What can applying predictive analytics — the branch of analytics used to make predictions about unknown future events — do for an organization? A lot, according to the experts. As Viral Chawda says in one of the articles in this special report, (see “Five Ways CFOs Can Implement Advanced Analytics”), “Advanced analytics can extract hidden patterns behind big and unstructured data, model hundreds of possible scenarios, and optimize the best action plans among all alternatives.”

That’s a big, sweeping promise. The reality is different. Information technology is messy. Just because you have the data doesn’t mean you can extract meaning from it. The software you need may be too expensive or perhaps the data scientist capable of performing the analysis may be too costly or impossible to find. Or your organization may not have the drive or the time to get better at decision-making.

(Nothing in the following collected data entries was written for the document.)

`src/fifth_reduced_gmii_port_cfg_regs.svh`:
```
`ifndef FIFTH_REDUCED_GMII_PORT_CFG_REGS_SVH
`define FIFTH_REDUCED_GMII_PORT_CFG_REGS_SVH

// Register indices; the APB byte address is four times the index
`define RG5_IDX_CLK_DELAY 16'hf101
`define RG5_IDX_EBUF_CTL 16'hf120
`define RG5_IDX_PORT_MUX 16'hf130
`define RG5_IDX_IFACE_MODE 16'hf1f0
`define RG5_IDX_IRQ_STATUS 16'hf1f1
`define RG5_IDX_IRQ_MASK 16'hf1f2

// Clock delay register fields
`define RG5_CD_METHOD_BIT 10
`define RG5_CD_RX_MSB 9
`define RG5_CD_RX_LSB 7
`define RG5_CD_TX_MSB 2
`define RG5_CD_TX_LSB 0
`define RG5_CD_RESET 16'h0000

// Elastic buffer control fields
`define RG5_EB_TX_UFL_BIT 15
`define RG5_EB_TX_OFL_BIT 14
`define RG5_EB_RX_UFL_BIT 13
`define RG5_EB_RX_OFL_BIT 12
`define RG5_EB_FLAG_LSB 12
`define RG5_EB_TXWP_MSB 5
`define RG5_EB_TXWP_LSB 3
`define RG5_EB_RXWP_MSB 2
`define RG5_EB_RXWP_LSB 0
`define RG5_EB_RESET 16'h0009

// Port mux fields
`define RG5_MUX_IE_BIT 9
`define RG5_MUX_ISO_BIT 0
`define RG5_MUX_RESET 16'h0000

// Interface mode field
`define RG5_IFMODE_MSB 3
`define RG5_IFMODE_RGMII 4'h4
`define RG5_IFMODE_RESET 4'h0

// Interrupt registers, one bit per buffer event
`define RG5_IRQ_RESET 4'h0

// Delay step
`define RG5_DELAY_STEP_PS 12'h1f4

`endif

```
`src/fifth_reduced_gmii_port_cfg_pkg.sv`:
```
package fifth_reduced_gmii_port_cfg_pkg;
`include "fifth_reduced_gmii_port_cfg_regs.svh"

    typedef logic [2:0] delay_step_t;
    typedef logic [11:0] delay_ps_t;
    typedef enum logic
    {
        DELAY_DIRECT = 1'b0,
        DELAY_MK = 1'b1
    } delay_method_t;
    typedef enum logic [2:0]
    {
        SEL_NONE = 3'h0,
        SEL_CLK_DELAY = 3'h1,
        SEL_EBUF_CTL = 3'h3,
        SEL_PORT_MUX = 3'h2,
        SEL_IFACE_MODE = 3'h6,
        SEL_IRQ_STATUS = 3'h7,
        SEL_IRQ_MASK = 3'h5
    } reg_sel_t;
endpackage

```
`src/sticky_bits.sv`:
```
`timescale 1ns/1ps
module sticky_bits #(
    parameter int WIDTH = 4
) (
    input wire logic core_clk,
    input wire logic rst_n,
    input wire logic [WIDTH-1:0] set,
    input wire logic [WIDTH-1:0] clr,
    output logic [WIDTH-1:0] bits
);
    genvar i;
    generate
        for (i = 0; i < WIDTH; i++)
        begin : g_bit
            logic q;
            // Set beats a clear in the same cycle
            always_ff @(posedge core_clk or negedge rst_n)
            begin
                if (!rst_n)
                    q <= 1'b0;
                else if (set[i])
                    q <= 1'b1;
                else if (clr[i])
                    q <= 1'b0;
            end
            // One flop per bit, so each bit has a single driver
            assign bits[i] = q;
        end
    endgenerate
endmodule // sticky_bits

```
`src/fifth_reduced_gmii_port_port_cfg.sv`:
```
// The APB interface to the registers was decided locally.
`timescale 1ns/1ps
`include "fifth_reduced_gmii_port_cfg_regs.svh"
// How it works
// - Delay method bit 10 picks direct delay fields when 0 and M/K derived delays when 1.
// - Receive clock delay is the unsigned bits 9:7 value times 500 ps.
// - Transmit clock delay is the unsigned bits 2:0 value times 500 ps.
// - Bit 15 latches once a transmit buffer underflow is seen.
// - Bit 14 latches once a transmit buffer overflow is seen.
// - Bit 13 latches once a receive buffer underflow is seen.
// - Bit 12 latches once a receive buffer overflow is seen.
// - The transmit buffer write pointer starts offset by bits 5:3.
// - The receive buffer write pointer starts offset by bits 2:0.
// - Mux bit 9 set attaches switch port 6 to the insertion and extraction path.
// - Mux bit 0 set routes the first internal PHY to the fifth port instead of the fabric.
// - The port is RGMII, and the clock delays apply, only when the mode field holds 0100.
module fifth_reduced_gmii_port_port_cfg #(
    parameter int ADDR_W = 20
) (
    input wire logic core_clk,
    input wire logic rst_n,
    input wire logic psel,
    input wire logic penable,
    input wire logic pwrite,
    input wire logic [ADDR_W-1:0] paddr,
    input wire logic [31:0] pwdata,
    input wire logic [3:0] pstrb,
    output logic [31:0] prdata,
    output logic pready,
    output logic pslverr,
    input wire logic tx_underflow_evt,
    input wire logic tx_overflow_evt,
    input wire logic rx_underflow_evt,
    input wire logic rx_overflow_evt,
    output logic delay_method_select,
    output logic [11:0] receive_clock_delay_ps,
    output logic [11:0] transmit_clock_delay_ps,
    output logic [2:0] tx_write_pointer_delay,
    output logic [2:0] rx_write_pointer_delay,
    output logic insert_extract_mode,
    output logic first_phy_isolate,
    output logic rgmii_active,
    output logic irq
);
    fifth_reduced_gmii_port_cfg_pkg::delay_method_t delay_method;
    fifth_reduced_gmii_port_cfg_pkg::delay_step_t receive_clock_delay;
    fifth_reduced_gmii_port_cfg_pkg::delay_step_t transmit_clock_delay;
    logic [3:0] interface_mode_field;
    logic [3:0] irq_mask;
    logic [3:0] irq_status;
    logic [3:0] ebuf_flags;
    logic [3:0] buf_events;
    logic [3:0] flag_clr;
    logic [3:0] irq_clr;
    logic [15:0] next_rdata;
    logic [15:0] cd_merged;
    fifth_reduced_gmii_port_cfg_pkg::reg_sel_t sel;
    logic access;
    logic wr_en;
    logic rd_done;

    function automatic logic [ADDR_W-1:0] byte_addr(input logic [15:0] idx);
        byte_addr = ADDR_W'({idx, 2'b00});
    endfunction

    function automatic fifth_reduced_gmii_port_cfg_pkg::reg_sel_t decode(input logic [ADDR_W-1:0] a);
        if (a == byte_addr(`RG5_IDX_CLK_DELAY))
            decode = fifth_reduced_gmii_port_cfg_pkg::SEL_CLK_DELAY;
        else if (a == byte_addr(`RG5_IDX_EBUF_CTL))
            decode = fifth_reduced_gmii_port_cfg_pkg::SEL_EBUF_CTL;
        else if (a == byte_addr(`RG5_IDX_PORT_MUX))
            decode = fifth_reduced_gmii_port_cfg_pkg::SEL_PORT_MUX;
        else if (a == byte_addr(`RG5_IDX_IFACE_MODE))
            decode = fifth_reduced_gmii_port_cfg_pkg::SEL_IFACE_MODE;
        else if (a == byte_addr(`RG5_IDX_IRQ_STATUS))
            decode = fifth_reduced_gmii_port_cfg_pkg::SEL_IRQ_STATUS;
        else if (a == byte_addr(`RG5_IDX_IRQ_MASK))
            decode = fifth_reduced_gmii_port_cfg_pkg::SEL_IRQ_MASK;
        else
            decode = fifth_reduced_gmii_port_cfg_pkg::SEL_NONE;
    endfunction

    // Per-lane merge of a 16-bit register with the write data
    function automatic logic [15:0] merge(input logic [15:0] old, input logic [31:0] wd, input logic [3:0] be);
        merge = {be[1] ? wd[15:8] : old[15:8], be[0] ? wd[7:0] : old[7:0]};
    endfunction

    // Zero wait states; unmapped accesses complete with an error and no effect
    assign sel = decode(paddr);
    assign access = psel && penable;
    assign pready = 1'b1;
    assign pslverr = access && (sel == fifth_reduced_gmii_port_cfg_pkg::SEL_NONE);
    assign wr_en = access && pwrite;
    assign rd_done = access && !pwrite && (sel == fifth_reduced_gmii_port_cfg_pkg::SEL_EBUF_CTL);
    // Receive field straddles both byte lanes
    assign cd_merged = merge({5'h00, delay_method, receive_clock_delay, 4'h0, transmit_clock_delay}, pwdata, pstrb);

    always_ff @(posedge core_clk or negedge rst_n)
    begin
        if (!rst_n)
        begin
            delay_method <= fifth_reduced_gmii_port_cfg_pkg::delay_method_t'(1'(`RG5_CD_RESET >> `RG5_CD_METHOD_BIT));
            receive_clock_delay <= 3'(`RG5_CD_RESET >> `RG5_CD_RX_LSB);
            transmit_clock_delay <= 3'(`RG5_CD_RESET >> `RG5_CD_TX_LSB);
        end
        else if (wr_en && sel == fifth_reduced_gmii_port_cfg_pkg::SEL_CLK_DELAY)
        begin
            delay_method <= fifth_reduced_gmii_port_cfg_pkg::delay_method_t'(cd_merged[`RG5_CD_METHOD_BIT]);
            receive_clock_delay <= cd_merged[`RG5_CD_RX_MSB:`RG5_CD_RX_LSB];
            transmit_clock_delay <= cd_merged[`RG5_CD_TX_MSB:`RG5_CD_TX_LSB];
        end
    end

    always_ff @(posedge core_clk or negedge rst_n)
    begin
        if (!rst_n)
        begin
            tx_write_pointer_delay <= 3'(`RG5_EB_RESET >> `RG5_EB_TXWP_LSB);
            rx_write_pointer_delay <= 3'(`RG5_EB_RESET >> `RG5_EB_RXWP_LSB);
        end
        else if (wr_en && sel == fifth_reduced_gmii_port_cfg_pkg::SEL_EBUF_CTL && pstrb[0])
        begin
            // Range is software's duty; the block takes any value
            tx_write_pointer_delay <= pwdata[`RG5_EB_TXWP_MSB:`RG5_EB_TXWP_LSB];
            rx_write_pointer_delay <= pwdata[`RG5_EB_RXWP_MSB:`RG5_EB_RXWP_LSB];
        end
    end

    always_ff @(posedge core_clk or negedge rst_n)
    begin
        if (!rst_n)
        begin
            insert_extract_mode <= 1'(`RG5_MUX_RESET >> `RG5_MUX_IE_BIT);
            first_phy_isolate <= 1'(`RG5_MUX_RESET >> `RG5_MUX_ISO_BIT);
        end
        else if (wr_en && sel == fifth_reduced_gmii_port_cfg_pkg::SEL_PORT_MUX)
        begin
            if (pstrb[1])
                insert_extract_mode <= pwdata[`RG5_MUX_IE_BIT];
            if (pstrb[0])
                first_phy_isolate <= pwdata[`RG5_MUX_ISO_BIT];
        end
    end

    always_ff @(posedge core_clk or negedge rst_n)
    begin
        if (!rst_n)
            interface_mode_field <= `RG5_IFMODE_RESET;
        else if (wr_en && sel == fifth_reduced_gmii_port_cfg_pkg::SEL_IFACE_MODE && pstrb[0])
            interface_mode_field <= pwdata[`RG5_IFMODE_MSB:0];
    end

    always_ff @(posedge core_clk or negedge rst_n)
    begin
        if (!rst_n)
            irq_mask <= `RG5_IRQ_RESET;
        else if (wr_en && sel == fifth_reduced_gmii_port_cfg_pkg::SEL_IRQ_MASK && pstrb[0])
            irq_mask <= pwdata[3:0];
    end

    // Flag order matches bits 15:12 of the buffer control register
    assign buf_events = {tx_underflow_evt, tx_overflow_evt, rx_underflow_evt, rx_overflow_evt};

    // Only bits that the read returned as one are cleared, so a later event is kept
    assign flag_clr = rd_done ? prdata[`RG5_EB_TX_UFL_BIT:`RG5_EB_FLAG_LSB] : 4'h0;

    sticky_bits #(
        .WIDTH(4)
    ) u_ebuf_flags (
        .core_clk(core_clk),
        .rst_n(rst_n),
        .set(buf_events),
        .clr(flag_clr),
        .bits(ebuf_flags)
    );

    assign irq_clr = (wr_en && sel == fifth_reduced_gmii_port_cfg_pkg::SEL_IRQ_STATUS && pstrb[0]) ? pwdata[3:0] : 4'h0;

    sticky_bits #(
        .WIDTH(4)
    ) u_irq_status (
        .core_clk(core_clk),
        .rst_n(rst_n),
        .set(buf_events),
        .clr(irq_clr),
        .bits(irq_status)
    );

    assign irq = |(irq_status & irq_mask);

    // Read data is captured in the setup cycle and held through the access
    always_comb
    begin
        next_rdata = 16'h0000;
        unique case (sel)
            fifth_reduced_gmii_port_cfg_pkg::SEL_CLK_DELAY:
                next_rdata = {5'h00, delay_method, receive_clock_delay, 4'h0, transmit_clock_delay};
            fifth_reduced_gmii_port_cfg_pkg::SEL_EBUF_CTL:
                next_rdata = {ebuf_flags, 6'h00, tx_write_pointer_delay, rx_write_pointer_delay};
            fifth_reduced_gmii_port_cfg_pkg::SEL_PORT_MUX:
                next_rdata = {6'h00, insert_extract_mode, 8'h00, first_phy_isolate};
            fifth_reduced_gmii_port_cfg_pkg::SEL_IFACE_MODE:
                next_rdata = {12'h000, interface_mode_field};
            fifth_reduced_gmii_port_cfg_pkg::SEL_IRQ_STATUS:
                next_rdata = {12'h000, irq_status};
            fifth_reduced_gmii_port_cfg_pkg::SEL_IRQ_MASK:
                next_rdata = {12'h000, irq_mask};
            fifth_reduced_gmii_port_cfg_pkg::SEL_NONE:
                next_rdata = 16'h0000;
        endcase
    end

    always_ff @(posedge core_clk or negedge rst_n)
    begin
        if (!rst_n)
            prdata <= 32'h0000_0000;
        else if (psel && !penable && !pwrite)
            prdata <= {16'h0000, next_rdata};
    end

    // Delay outputs; zero whenever the direct fields do not govern the delay
    always_ff @(posedge core_clk or negedge rst_n)
    begin
        if (!rst_n)
        begin
            rgmii_active <= 1'b0;
            delay_method_select <= 1'b0;
            receive_clock_delay_ps <= 12'h000;
            transmit_clock_delay_ps <= 12'h000;
        end
        else
        begin
            rgmii_active <= interface_mode_field == `RG5_IFMODE_RGMII;
            delay_method_select <= (interface_mode_field == `RG5_IFMODE_RGMII) &&
                (delay_method == fifth_reduced_gmii_port_cfg_pkg::DELAY_MK);
            if (interface_mode_field == `RG5_IFMODE_RGMII && delay_method == fifth_reduced_gmii_port_cfg_pkg::DELAY_DIRECT)
            begin
                receive_clock_delay_ps <= 12'(receive_clock_delay) * `RG5_DELAY_STEP_PS;
                transmit_clock_delay_ps <= 12'(transmit_clock_delay) * `RG5_DELAY_STEP_PS;
            end
            else
            begin
                receive_clock_delay_ps <= 12'h000;
                transmit_clock_delay_ps <= 12'h000;
            end
        end
    end
endmodule // fifth_reduced_gmii_port_port_cfg

```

The numerous examples in the story “The Power to Predict” demonstrate, however, that predictive analytics is best attempted on small projects first (see the link to the story below). How is weather affecting ice cream sales in a convenience store? Which consumers are most likely to buy annuities and other life insurance products over the phone? Which medical claims can be pre-approved without human intervention? How much of a return will a company get on a direct mail marketing campaign? Which employees are most likely to resign in the next 12 months?

Taking baby steps with predictive analytics is the way to go, but it presents a problem: What if the use case does not have a high enough return on investment? If the results of an analytics project won’t cover the cost of its pursuit, it will be a tough sell. Open-source technologies and easier-to-use tools are supposed to bring predictive analytics to “the masses,” but we are clearly not there yet.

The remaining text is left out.